Bandeiras dos Estados Unidos e Rússia

Vai acontecer no próximo dia 12 de junho o primeiro encontro presencial entre Biden e Putin, desde a posse do democrata em janeiro. Nos últimos dias houve anúncios por parte do governo dos EUA de que serão levantados temas de direitos humanos na reunião. A reação pública da chancelaria do governo russo foi de que os americanos receberão “mensagens desagradáveis”, sobre o episódio de 6 de janeiro no Capitólio, caso não haja clareza e compromisso sobre a pauta. Sabe-se que uma reunião de chefes de Estado de alto nível é muito bem preparada e com antecedência. Na prática, a reunião é para a foto oficial de coisas já decididas entre as partes, portanto, se há trocas de farpas através de anúncios públicos e entrevistas à imprensa é porque as coisas não estão tão azeitadas.

Namíbia

A Alemanha reconheceu formalmente as atrocidades cometidas durante a colonização da Namíbia.

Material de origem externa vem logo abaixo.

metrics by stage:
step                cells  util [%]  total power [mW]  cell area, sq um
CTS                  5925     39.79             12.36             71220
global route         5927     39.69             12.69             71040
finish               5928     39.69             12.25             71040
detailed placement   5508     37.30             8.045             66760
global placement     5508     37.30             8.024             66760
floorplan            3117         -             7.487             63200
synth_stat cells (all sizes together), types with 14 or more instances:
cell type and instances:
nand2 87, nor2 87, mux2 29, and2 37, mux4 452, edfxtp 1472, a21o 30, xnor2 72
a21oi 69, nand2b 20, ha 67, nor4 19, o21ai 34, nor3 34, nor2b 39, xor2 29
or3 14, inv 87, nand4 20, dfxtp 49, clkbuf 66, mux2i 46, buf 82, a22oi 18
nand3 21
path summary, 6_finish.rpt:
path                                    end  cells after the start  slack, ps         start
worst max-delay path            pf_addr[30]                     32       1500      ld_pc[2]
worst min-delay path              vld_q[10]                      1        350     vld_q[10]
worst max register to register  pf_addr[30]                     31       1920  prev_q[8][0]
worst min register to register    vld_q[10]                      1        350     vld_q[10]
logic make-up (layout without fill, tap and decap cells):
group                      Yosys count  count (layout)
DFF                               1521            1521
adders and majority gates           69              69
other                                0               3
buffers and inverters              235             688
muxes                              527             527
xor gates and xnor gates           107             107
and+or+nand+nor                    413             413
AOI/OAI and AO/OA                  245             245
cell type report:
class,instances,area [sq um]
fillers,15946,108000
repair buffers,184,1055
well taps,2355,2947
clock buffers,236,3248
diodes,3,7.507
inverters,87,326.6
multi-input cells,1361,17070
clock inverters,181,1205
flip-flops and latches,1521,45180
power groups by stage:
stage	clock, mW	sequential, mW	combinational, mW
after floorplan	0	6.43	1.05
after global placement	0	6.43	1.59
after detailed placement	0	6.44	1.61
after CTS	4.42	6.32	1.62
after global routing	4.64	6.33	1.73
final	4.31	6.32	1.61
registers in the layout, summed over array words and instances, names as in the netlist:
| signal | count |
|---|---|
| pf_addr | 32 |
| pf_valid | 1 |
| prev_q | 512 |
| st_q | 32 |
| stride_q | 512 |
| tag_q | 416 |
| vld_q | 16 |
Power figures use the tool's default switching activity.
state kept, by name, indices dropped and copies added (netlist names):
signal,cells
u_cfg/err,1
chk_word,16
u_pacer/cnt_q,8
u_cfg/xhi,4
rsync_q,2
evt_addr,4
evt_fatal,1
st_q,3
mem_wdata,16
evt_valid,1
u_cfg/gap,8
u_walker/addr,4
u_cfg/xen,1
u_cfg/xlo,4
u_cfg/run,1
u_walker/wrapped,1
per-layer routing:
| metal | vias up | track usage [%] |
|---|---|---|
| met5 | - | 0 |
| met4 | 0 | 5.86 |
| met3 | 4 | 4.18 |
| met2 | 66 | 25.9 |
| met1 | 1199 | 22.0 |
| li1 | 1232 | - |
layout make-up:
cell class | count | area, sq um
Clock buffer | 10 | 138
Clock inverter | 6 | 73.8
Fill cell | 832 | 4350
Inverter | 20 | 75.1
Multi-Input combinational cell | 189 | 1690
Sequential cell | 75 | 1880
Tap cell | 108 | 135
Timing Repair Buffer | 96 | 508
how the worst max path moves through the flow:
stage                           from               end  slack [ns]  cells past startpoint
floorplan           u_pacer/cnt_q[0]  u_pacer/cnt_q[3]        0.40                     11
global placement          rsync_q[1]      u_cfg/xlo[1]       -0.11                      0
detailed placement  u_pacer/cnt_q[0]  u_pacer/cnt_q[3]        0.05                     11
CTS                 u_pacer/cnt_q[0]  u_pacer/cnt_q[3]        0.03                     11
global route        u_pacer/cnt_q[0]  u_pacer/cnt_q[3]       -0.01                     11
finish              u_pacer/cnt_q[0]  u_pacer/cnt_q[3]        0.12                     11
===== src/rtl/emt_pkg.sv =====
package emt_pkg;

  localparam int unsigned EMT_PERIOD_W = 6;
  localparam int unsigned EMT_SEL_W    = 2;

  // Counter value to load: a write takes priority over the stored period.
  function automatic logic [EMT_PERIOD_W-1:0] pick_load(
    input logic                    wr_en,
    input logic [EMT_PERIOD_W-1:0] wr_val,
    input logic [EMT_PERIOD_W-1:0] stored
  );
    return wr_en ? wr_val : stored;
  endfunction

  // One step of the blanking down counter.
  function automatic logic [EMT_PERIOD_W-1:0] step_down(
    input logic [EMT_PERIOD_W-1:0] cur
  );
    return cur - {{(EMT_PERIOD_W-1){1'b0}}, 1'b1};
  endfunction

endpackage


===== src/rtl/emt_prescaler.sv =====
module emt_prescaler #(
  parameter int unsigned SEL_W = 2,
  localparam int unsigned NUM_SEL = 1 << SEL_W,
  localparam int unsigned CNT_W   = 2 * (NUM_SEL - 1)
) (
  input  logic             clk,
  input  logic             rst_n,
  input  logic             restart,
  input  logic [SEL_W-1:0] sel,
  output logic             tick
);

  logic [CNT_W-1:0]   cnt_q;
  logic [NUM_SEL-1:0] tick_vec;

  always_ff @(posedge clk or negedge rst_n) begin
    if (!rst_n)       cnt_q <= '0;
    else if (restart) cnt_q <= '0;
    else              cnt_q <= cnt_q + {{(CNT_W-1){1'b0}}, 1'b1};
  end

  // Select i divides by 4**i: tick when the low 2*i bits are all ones.
  for (genvar i = 0; i < NUM_SEL; i++) begin : g_tap
    if (i == 0) begin : g_div1
      assign tick_vec[i] = 1'b1;
    end else begin : g_divn
      assign tick_vec[i] = &cnt_q[2*i-1:0];
    end
  end

  assign tick = tick_vec[sel];

endmodule


===== src/rtl/emt_period_reg.sv =====
module emt_period_reg #(
  parameter int unsigned PERIOD_W = 6
) (
  input  logic                clk,
  input  logic                rst_n,
  input  logic                standby,
  input  logic                wr_en,
  input  logic [PERIOD_W-1:0] wr_val,
  output logic [PERIOD_W-1:0] period_q
);

  always_ff @(posedge clk or negedge rst_n) begin
    if (!rst_n)       period_q <= '1;
    else if (standby) period_q <= '1;
    else if (wr_en)   period_q <= wr_val;
  end

endmodule


===== src/rtl/emt_blank_counter.sv =====
module emt_blank_counter #(
  parameter int unsigned PERIOD_W = 6
) (
  input  logic                clk,
  input  logic                rst_n,
  input  logic                standby,
  input  logic                load,
  input  logic                open_win,
  input  logic [PERIOD_W-1:0] load_val,
  input  logic [PERIOD_W-1:0] reload_val,
  input  logic                tick,
  output logic [PERIOD_W-1:0] cnt_q,
  output logic                mask_q,
  output logic                underflow
);

  assign underflow = mask_q && tick && (cnt_q == '0);

  always_ff @(posedge clk or negedge rst_n) begin
    if (!rst_n) begin
      cnt_q  <= '1;
      mask_q <= 1'b0;
    end else if (standby) begin
      cnt_q  <= '1;
      mask_q <= 1'b0;
    end else if (load) begin
      cnt_q <= load_val;
      if (open_win) mask_q <= 1'b1;
    end else if (underflow) begin
      cnt_q  <= reload_val;
      mask_q <= 1'b0;
    end else if (mask_q && tick) begin
      cnt_q <= emt_pkg::step_down(cnt_q);
    end
  end

endmodule


===== src/rtl/edge_mask_timer.sv =====
module edge_mask_timer #(
  parameter int unsigned PERIOD_W = emt_pkg::EMT_PERIOD_W,
  parameter int unsigned SEL_W    = emt_pkg::EMT_SEL_W,
  parameter int unsigned DATA_W   = 8
) (
  input  logic              clk,
  input  logic              rst_n,
  input  logic              standby_i,
  input  logic              wr_en_i,
  input  logic [DATA_W-1:0] wr_data_i,
  input  logic [SEL_W-1:0]  clk_sel_i,
  input  logic              edge_i,
  output logic              edge_o,
  output logic              mask_o
);

  logic [PERIOD_W-1:0] wr_val;
  logic [PERIOD_W-1:0] period_q;
  logic [PERIOD_W-1:0] cnt_q;
  logic [PERIOD_W-1:0] load_val;
  logic                accept;
  logic                wr_take;
  logic                load;
  logic                tick;
  logic                underflow;
  logic                mask_q;
  logic                unused_hi;

  assign wr_val    = wr_data_i[PERIOD_W-1:0];
  assign unused_hi = ^wr_data_i[DATA_W-1:PERIOD_W];

  // Named internal events, also used by the bound checker.
  assign accept   = edge_i && !mask_q && !standby_i;
  assign wr_take  = wr_en_i && !standby_i;
  assign load     = accept || wr_take;
  assign load_val = emt_pkg::pick_load(wr_take, wr_val, period_q);

  emt_period_reg #(.PERIOD_W(PERIOD_W)) u_reg (
    .clk      (clk),
    .rst_n    (rst_n),
    .standby  (standby_i),
    .wr_en    (wr_en_i),
    .wr_val   (wr_val),
    .period_q (period_q)
  );

  emt_prescaler #(.SEL_W(SEL_W)) u_presc (
    .clk     (clk),
    .rst_n   (rst_n),
    .restart (load || standby_i),
    .sel     (clk_sel_i),
    .tick    (tick)
  );

  emt_blank_counter #(.PERIOD_W(PERIOD_W)) u_cnt (
    .clk        (clk),
    .rst_n      (rst_n),
    .standby    (standby_i),
    .load       (load),
    .open_win   (accept),
    .load_val   (load_val),
    .reload_val (period_q),
    .tick       (tick),
    .cnt_q      (cnt_q),
    .mask_q     (mask_q),
    .underflow  (underflow)
  );

  assign edge_o = accept;
  assign mask_o = mask_q;

endmodule


===== config.mk =====
export PLATFORM = sky130hd
export DESIGN_NAME = edge_mask_timer
export DESIGN_NICKNAME = d
export VERILOG_FILES = /design/src/rtl/emt_pkg.sv /design/src/rtl/emt_prescaler.sv /design/src/rtl/emt_period_reg.sv /design/src/rtl/emt_blank_counter.sv /design/src/rtl/edge_mask_timer.sv
export SDC_FILE = /design/constraint.sdc
export NUM_CORES = 1
export LEC_CHECK = 0
export ABC_AREA = 1
export BUFFER_PORTS_ARGS = -buffer_cell sky130_fd_sc_hd__buf_2
export CAP_MARGIN = 20
export CORE_MARGIN = 2
export CORE_UTILIZATION = 60
export CTS_BUF_LIST = sky130_fd_sc_hd__clkbuf_4
export CTS_CLUSTER_SIZE = 20
export DETAILED_ROUTE_END_ITERATION = 16
export PLACE_DENSITY = 0.83
export SLEW_MARGIN = 20
export SYNTH_ARGS = -nofsm -noshare
export SYNTH_HDL_FRONTEND = slang
export SYNTH_HIERARCHICAL = 1
export SYNTH_SLANG_ARGS = --single-unit

===== constraint.sdc =====
create_clock -name clk -period 2.36 [get_ports clk]
set_input_delay 0.59 -clock clk [delete_from_list [all_inputs] [get_ports clk]]
set_output_delay 0.59 -clock clk [all_outputs]
set_load 0.1 [all_outputs]

### Word level (Yosys, flattened, before mapping)

Index checks and enable logic that the tools add are counted.

* equal/unequal tests: 1
* reduce and logical (&&, ||, !) cells: 17
* muxes and demuxes: 14
* order comparisons: 1
* $add $sub $neg: 2

Operator list (number)
* 6-bit 2-to-1 mux: 8
* 6-bit by 1-bit adder with 6-bit output, second input constant: 1
* 6-bit zero test: 1
* 6-bit AND reduction: 1
* 6-bit by 1-bit subtractor with 6-bit output, second input constant: 1
* 1-bit logical AND: 5
* 1-bit 2-to-1 mux: 5
* 2-bit AND reduction: 2
* 4-bit AND reduction: 1
* 4-bit nonzero test: 1
* 2-bit by 3-bit less-than comparator with 1-bit output, second input constant: 1
* 3-bit inequality test, second input constant: 1
* 3-bit nonzero test: 1
* 1-bit binary-select mux with 2-bit select: 1
* 1-bit zero test: 2
* 1-bit logical OR: 2
* 2-bit nonzero test: 1

* bits in registers: 19
* logic and storage cells: 39

### Depth between registers and ports, before layout

* depth after elaboration: 8
* mapped depth: 12
* gate-level depth less buffers: 12

### Cells and area by module

Netlist, hierarchy kept.

Modules (own cells, without submodules)
* emt_blank_counter: area an instance 610.6 µm², times used 1, cells each 86
* emt_prescaler: area an instance 296.5 µm², times used 1, cells each 38
* emt_period_reg: area an instance 254.0 µm², times used 1, cells each 27
* edge_mask_timer: area an instance 115.1 µm², times used 1, cells each 26

### Worst setup path before layout

Ideal clock, no wire load.

* path type: flip-flop to output port
* start: reg u_cnt.mask_q
* end: out edge_o
* arrival time: 1650 ps
* required time: 1770 ps
* slack: 120 ps
* stages on the path, launching flop included: 4
* path through: dfrtp_1 inv_1 nand3_1 inv_1

* longest elaborated chain between the ends: 3

RTL lines
* start, declared: RTL line emt_blank_counter.sv:13 `output logic mask_q,`
* start signal, assigned: RTL line emt_blank_counter.sv:22 `mask_q <= 1'b0;`
* start signal, assigned: RTL line emt_blank_counter.sv:25 `mask_q <= 1'b0;`
* start signal, assigned: RTL line emt_blank_counter.sv:28 `if (open_win) mask_q <= 1'b1;`
* 1-bit zero test: RTL line edge_mask_timer.sv:33 `assign accept = edge_i && !mask_q && !standby_i;`
* 1-bit logical AND (2 in series): RTL line edge_mask_timer.sv:33
* end, declared: RTL line edge_mask_timer.sv:13 `output logic edge_o,`

No other way between the ends.

### Worst setup path in the final report

* start: in standby_i
* end: out edge_o

* longest elaborated chain between the ends: 2

RTL lines
* start, declared: RTL line edge_mask_timer.sv:8 `input logic standby_i,`
* 1-bit zero test: RTL line edge_mask_timer.sv:33
* 1-bit logical AND: RTL line edge_mask_timer.sv:33

No other way between the ends.

==> summary by stage <==
Status
The run finished with clean final reports.

Power and ir drop
The combinational share of power is roughly 25%. Of the total power, the clock network draws 23.0%. In this run the power spent charging and discharging nets is around 0.25 mW. The internal power contribution is between 0.5 and 0.6 mW. Summed over all cells, the static leakage comes to about 0.75 nW. The maximum resistive drop on vdd is roughly 400 µV. Power spread over the standard cell area amounts to about 550 nW/µm². The sequential group share of total power is 51.9%.

The net switching share of the total power is between 30% and 40%.

STA
The worst clock skew on the final layout is 0.00336 ns. Setup slack on the critical path of the routed design comes to between 0.4 and 0.5 ns. The shortest clock period the worst path allows after layout is 1.95 ns. The transition time of the tightest slew-check pin is roughly 0.48 ns.

Setup repair after global routing left no endpoint under its margin. The max-slew violation count is 0. Derived from the worst setup path, the maximum achievable clock frequency is 512 MHz. The relative slew slack is roughly two thirds. The final cycle utilization of the critical path is between 80% and 90%.

Setup violations remaining at the end of the flow were counted as 0. In the final timing run, aggregate negative setup slack is 0 ns. The count of endpoints failing hold in the final timing report is 0.

Clock tree
The cell sitting at the root of the clock tree is a sky130_fd_sc_hd__clkbuf_4. The number of buffers added by the clock tree synthesis step is 3. The number of gates resized after cts is 0. The clock tree from TritonCTS is built. The level count of the clock H-tree is 1. The number of setup buffers added after CTS is 0.

The latest clock arrival within the worst-skew pair is between 0.2 and 0.3 ns. The clock-pin slew reported for the worst setup and hold paths after clock tree synthesis is approximately 0.10 ns. In this run the deepest clock path goes through 2 buffers. Clock tree synthesis found a total of 19 sinks.

Buffers inserted to repair hold after CTS numbered 0.

Drt
The first detailed-routing pass ran for 4 iterations. In the routed layout, each cell is associated on average with a via count of ~5.3. The remaining antenna violation count after routing is 0.

The met2 wire length is approximately 1200 µm. The top layer used by detailed routing is met4. For this run, design rule violations remaining after detail routing come to 0.

The post-route met1 wirelength is ~1200 µm. Detailed routing inserted a total of around 1.2k vias. The routed design uses about 76 µm of met3 wire. Summed over all layers, the routed wires come to roughly 2400 µm. After detailed routing, the average wire length per cell comes to approximately 11 µm. The detailed router's first-iteration violation count is 16.

Floorplanning
The initial utilization of the core area, before any placement, comes to about 64%. The full die area is roughly 2500 µm². After floorplanning, the core was divided into 16 placement rows. The placeable core region is between 1500 and 2000 µm².

The floorplan step set the die height to between 50 and 60 µm. The width of the die is between 50 and 60 µm. During I/O placement, the number of pins put on the boundary was 17.

Global route
The number of antenna violations at the first check in global routing was 0. The maximum number of pins on one net before global-route repair is 20. The global-route wire length before repair is roughly 4500 µm.

The total overflow left after global routing is 0. The via count of the first global-routing pass is between 1k and 1.5k. The all-layer global routing usage is a little under a quarter.

Run
Max-cap violations in this run came to 0.

Final layout
The number of antenna diodes in the final layout is 0. The post-route netlist has roughly a quarter of its cells at a drive strength greater than 1. The relative area change from synthesis to final layout is 9.93%. The filler cells instantiated in the layout total about 170.

The final standard cell utilization of the core is 70.6%. The total number of nets in the final design is between 200 and 250.

Placement
The post-detailed-placement half-perimeter wirelength is 1910 µm. Timing analysis after detailed placement gives a worst setup slack of 0.403 ns. The count of buffers added on input and output ports is 14. The routability congestion estimate is 0.813.

Setup path
In this run the register-to-register setup slack is about 0.47 ns. The worst reg2reg path endpoint is u_cnt/mask_q$_DFFE_PN0P_. The critical path capture point is edge_o. The data arrival time of the worst path is approximately 1.4 ns. In this run the worst setup path begins at standby_i. The worst setup path category is in -> out. The maximum fanout count along the critical path is 15. In this run the critical register-to-register path is launched from u_presc/cnt_q[0]$_DFF_PN0_. The kind of capture point of the worst setup path is an output port.

For the worst flop-to-flop path, the logic depth is 10. Data on the critical path is required at its endpoint by ~1.8 ns. The worst setup path is launched from an input port.

Yosys
The total of warnings raised by yosys is 6. The post-synth net total is 193. The post-synthesis instance total is 176. After synthesis the cells add up to approximately 1300 µm². The post-synthesis average cell area is ~7.2 µm².

Hold path
The worst hold path belongs to the class in -> async.
-- cells in the final DEF, fill, tap and decap left out, drive strengths merged --
| master | n |
|---|---|
| nor2 | 18 |
| nand3b | 1 |
| o21ai | 6 |
| dfrtp | 7 |
| nand3 | 24 |
| buf | 15 |
| nand2 | 58 |
| o211ai | 1 |
| clkbuf | 4 |
| a21oi | 16 |
| nand4 | 6 |
| dfstp | 12 |
| xor2 | 1 |
| and2 | 1 |
| ha | 2 |
| inv | 19 |
| a31oi | 1 |
-- power groups by stage --
stage          Sequential, mW  Clock (mW)  Combinational, mW
2_1_floorplan           0.404           0              0.138
3_3_place_gp            0.401           0              0.187
3_5_place_dp            0.403           0              0.191
4_1_cts                 0.397       0.184              0.193
5_1_grt                 0.402       0.201              0.221
6_report                0.397       0.176              0.192
-- area by class of cell --
type	count	area, µm²	share of cell area [%]
multi-input combinational	135	681	48.7
sequential	19	490	35.1
timing repair buffer	15	92.6	6.62
inverter	19	71.3	5.10
tap	27	33.8	2.42
clock buffer	4	30.0	2.15
-- sequential cells by signal, summed over array words and instances (netlist names) --
| name | flops |
|---|---|
| u_cnt/cnt_q | 6 |
| u_presc/cnt_q | 6 |
| u_reg/period_q | 6 |
| u_cnt/mask_q | 1 |
-- worst min-delay path by stage --
stage | from | endpoint | slack (ns) | depth (start not counted)
2_1_floorplan | rst_n | u_cnt/mask_q$_DFFE_PN0P_ | 0.29 | 0
3_3_place_gp | u_cnt/cnt_q[0]$_DFFE_PN1P_ | u_cnt/cnt_q[0]$_DFFE_PN1P_ | 0.46 | 2
3_5_place_dp | u_cnt/cnt_q[0]$_DFFE_PN1P_ | u_cnt/cnt_q[0]$_DFFE_PN1P_ | 0.46 | 2
4_1_cts | rst_n | u_presc/cnt_q[2]$_DFF_PN0_ | 0.22 | 1
5_1_grt | rst_n | u_presc/cnt_q[3]$_DFF_PN0_ | 0.23 | 1
6_report | rst_n | u_presc/cnt_q[3]$_DFF_PN0_ | 0.22 | 1
-- routing by layer --
| metal | global-route usage (%) | vias up |
|---|---|---|
| met5 | 0 | - |
| met4 | 10.2 | 0 |
| li1 | - | 609 |
| met3 | 2.73 | 4 |
| met1 | 29.7 | 518 |
| met2 | 39.7 | 24 |
-- critical path, cell delays in order --
cell	delay (ns)
sky130_fd_sc_hd__buf_2	0.19
sky130_fd_sc_hd__inv_2	0.17
sky130_fd_sc_hd__nand3_1	0.11
sky130_fd_sc_hd__inv_1	0.12
sky130_fd_sc_hd__buf_12	0.18
-- stage by stage --
| step | std cells | hold WS [ns] | power, mW | instance area, µm² |
|---|---|---|---|---|
| global placement | 215 | 0.461 | 0.588 | 1370 |
| global route | 219 | 0.225 | 0.823 | 1400 |
| finish | 219 | 0.218 | 0.765 | 1400 |
| detailed placement | 215 | 0.463 | 0.594 | 1370 |
| floorplan | 176 | 0.294 | 0.542 | 1270 |
| CTS | 219 | 0.222 | 0.774 | 1400 |
Power figures use the tool's default switching activity.
===== config.mk =====
export PLATFORM = sky130hd
export DESIGN_NAME = spi_eeprom_ctrl
export DESIGN_NICKNAME = d
export VERILOG_FILES = /design/src/rtl/spi_eeprom_pkg.sv /design/src/rtl/spi_eeprom_tick.sv /design/src/rtl/spi_eeprom_shifter.sv /design/src/rtl/spi_eeprom_ctrl.sv
export SDC_FILE = /design/constraint.sdc
export NUM_CORES = 1
export LEC_CHECK = 0
export CAP_MARGIN = 25
export CORE_ASPECT_RATIO = 2
export CORE_UTILIZATION = 45
export CTS_CLUSTER_DIAMETER = 80
export DETAILED_ROUTE_END_ITERATION = 8
export DONT_BUFFER_PORTS = 1
export GPL_ROUTABILITY_DRIVEN = 0
export PLACE_DENSITY_LB_ADDON = 0.1
export SETUP_SLACK_MARGIN = 0.05
export SLEW_MARGIN = 30
export SYNTH_ARGS = -nofsm -noshare
export SYNTH_HDL_FRONTEND = slang
export SYNTH_SLANG_ARGS = --single-unit

===== constraint.sdc =====
create_clock -name clk_i -period 6.4 [get_ports clk_i]
set_clock_uncertainty 0.05 [all_clocks]
set_input_delay 0.32 -clock clk_i [delete_from_list [all_inputs] [get_ports clk_i]]
set_output_delay 0.32 -clock clk_i [all_outputs]
set_load 0.03 [all_outputs]

===== src/rtl/spi_eeprom_pkg.sv =====
package spi_eeprom_pkg;

  localparam int unsigned LEN_W = 5;

  typedef enum logic [3:0] {
    ST_IDLE,
    ST_POLL_OP,
    ST_POLL_IN,
    ST_POLL_GAP,
    ST_WREN,
    ST_WREN_GAP,
    ST_CMD,
    ST_ADDR,
    ST_RD,
    ST_WR,
    ST_PAGE_GAP
  } ctrl_state_e;

  function automatic logic [15:0] swap16(input logic [15:0] w);
    return {w[7:0], w[15:8]};
  endfunction

endpackage


===== src/rtl/spi_eeprom_tick.sv =====
module spi_eeprom_tick #(
  parameter int unsigned DIV_W = 4
) (
  input  logic             clk_i,
  input  logic             rst_ni,
  input  logic             clear_i,
  input  logic [DIV_W-1:0] div_i,
  output logic             tick_o
);

  logic [DIV_W-1:0] cnt_q;
  logic [DIV_W-1:0] lim;

  assign lim    = (div_i == '0) ? '0 : div_i - 1'b1;
  assign tick_o = (cnt_q >= lim);

  always_ff @(posedge clk_i or negedge rst_ni) begin
    if (!rst_ni)      cnt_q <= '0;
    else if (clear_i) cnt_q <= '0;
    else if (tick_o)  cnt_q <= '0;
    else              cnt_q <= cnt_q + 1'b1;
  end

endmodule


===== src/rtl/spi_eeprom_shifter.sv =====
module spi_eeprom_shifter
  import spi_eeprom_pkg::*;
(
  input  logic             clk_i,
  input  logic             rst_ni,
  input  logic             start_i,
  input  logic [LEN_W-1:0] len_i,
  input  logic [15:0]      data_i,
  input  logic             tick_i,
  input  logic             miso_i,
  output logic             sck_o,
  output logic             mosi_o,
  output logic             busy_o,
  output logic             done_o,
  output logic [15:0]      rx_o
);

  logic             busy_q, sck_q, done_q;
  logic [15:0]      tx_q, rx_q;
  logic [LEN_W-1:0] cnt_q;

  always_ff @(posedge clk_i or negedge rst_ni) begin
    if (!rst_ni) begin
      busy_q <= 1'b0;
      sck_q  <= 1'b0;
      done_q <= 1'b0;
      tx_q   <= '1;
      rx_q   <= '0;
      cnt_q  <= '0;
    end else begin
      done_q <= 1'b0;
      if (start_i) begin
        busy_q <= 1'b1;
        sck_q  <= 1'b0;
        tx_q   <= data_i << (LEN_W'(16) - len_i);  // left-align field
        rx_q   <= '0;
        cnt_q  <= len_i;
      end else if (busy_q && tick_i) begin
        if (!sck_q) begin
          sck_q <= 1'b1;
          rx_q  <= {rx_q[14:0], miso_i};
        end else begin
          sck_q <= 1'b0;
          tx_q  <= {tx_q[14:0], 1'b1};
          cnt_q <= cnt_q - 1'b1;
          if (cnt_q == LEN_W'(1)) begin
            busy_q <= 1'b0;
            done_q <= 1'b1;
          end
        end
      end
    end
  end

  assign sck_o  = sck_q;
  assign mosi_o = busy_q ? tx_q[15] : 1'b1;
  assign busy_o = busy_q;
  assign done_o = done_q;
  assign rx_o   = rx_q;

  AST_SCK_ONLY_IN_FIELD: assert property (@(posedge clk_i) disable iff (!rst_ni)
    sck_q |-> busy_q) else $error("sck high outside a field");
  AST_MOSI_STABLE_SCK_HIGH: assert property (@(posedge clk_i) disable iff (!rst_ni)
    (sck_q && $past(sck_q)) |-> $stable(mosi_o)) else $error("mosi moved with sck high");
  AST_FIELD_NONEMPTY: assert property (@(posedge clk_i) disable iff (!rst_ni)
    busy_q |-> (cnt_q != '0)) else $error("empty field in flight");

endmodule
==> src/rtl/pio_pkg.sv <==
package pio_pkg;
  localparam int DATA_W = 8;
  localparam logic [DATA_W-1:0] OFF_CTRL = 8'h00;
  localparam logic [DATA_W-1:0] OFF_DATA = 8'hC0;
  localparam logic [DATA_W-1:0] OFF_SEL  = 8'hC4;
  localparam logic [DATA_W-1:0] OFF_DIR0 = 8'hC8;
  localparam int DIR_STEP = 4;

  // offset of the direction register for port group g
  function automatic logic [DATA_W-1:0] dir_off(input int g);
    return DATA_W'(int'(OFF_DIR0) + DIR_STEP * g);
  endfunction
endpackage

==> src/rtl/pio_ctrl_regs.sv <==
module pio_ctrl_regs
  import pio_pkg::*;
#(
  parameter int NUM_PORTS = 18,
  parameter int GROUP     = 6
) (
  input  logic                 clk,
  input  logic                 rst_n,
  input  logic [DATA_W-1:0]    addr,
  input  logic                 wr,
  input  logic [DATA_W-1:0]    wdata,
  output logic                 en,
  output logic [DATA_W-1:0]    sel,
  output logic [NUM_PORTS-1:0] dir,
  output logic                 data_wr
);
  localparam int NGRP = (NUM_PORTS + GROUP - 1) / GROUP;
  localparam logic [DATA_W-1:0] SEL_LIM = DATA_W'(NUM_PORTS);

  always_ff @(posedge clk or negedge rst_n) begin
    if (!rst_n) begin
      en  <= 1'b0;
      sel <= '0;
    end else if (wr) begin
      if (addr == OFF_CTRL) en  <= wdata[0];
      if (addr == OFF_SEL)  sel <= wdata;
    end
  end

  for (genvar g = 0; g < NGRP; g++) begin : g_dir
    localparam int LO  = g * GROUP;
    localparam int CNT = (NUM_PORTS - LO < GROUP) ? NUM_PORTS - LO : GROUP;
    always_ff @(posedge clk or negedge rst_n) begin
      if (!rst_n)                         dir[LO +: CNT] <= '0;
      else if (wr && addr == dir_off(g))  dir[LO +: CNT] <= wdata[CNT-1:0];
    end
  end

  assign data_wr = wr && (addr == OFF_DATA) && en && (sel < SEL_LIM);
endmodule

A colonização ocorreu entre 1884 e 1915. Durante esse período, foi promovido um verdadeiro genocídio do povo do país africano, em especial do povo Herero e do povo Nama por terem se revoltado contra a colonização em 1904 o primeiro e, na sequencia, em 1905 o segundo. Perto de 100 mil pessoas foram mortas. Muitas ossadas dessas pessoas foram enviadas para a Alemanha na época para experimentos científicos que embasaram teses racistas de superioridade da raça branca. Junto ao pedido de desculpas, o chanceler alemão Heiko Maas informou que será pago à Namíbia um valor de 1,1 bilhão de euros para ajudar no desenvolvimento e reconstrução do país. No entanto, esse valor será distribuído em contribuições ao longo dos próximos 30 anos. Segundo o porta-voz do presidente da Namíbia, em entrevista à France-Press, Alfredo Hengari, “a aceitação por parte da Alemanha de que um genocídio foi cometido é um primeiro passo na direção correta. É a base da segunda etapa, que consiste em pedir desculpas e prever uma reparação”.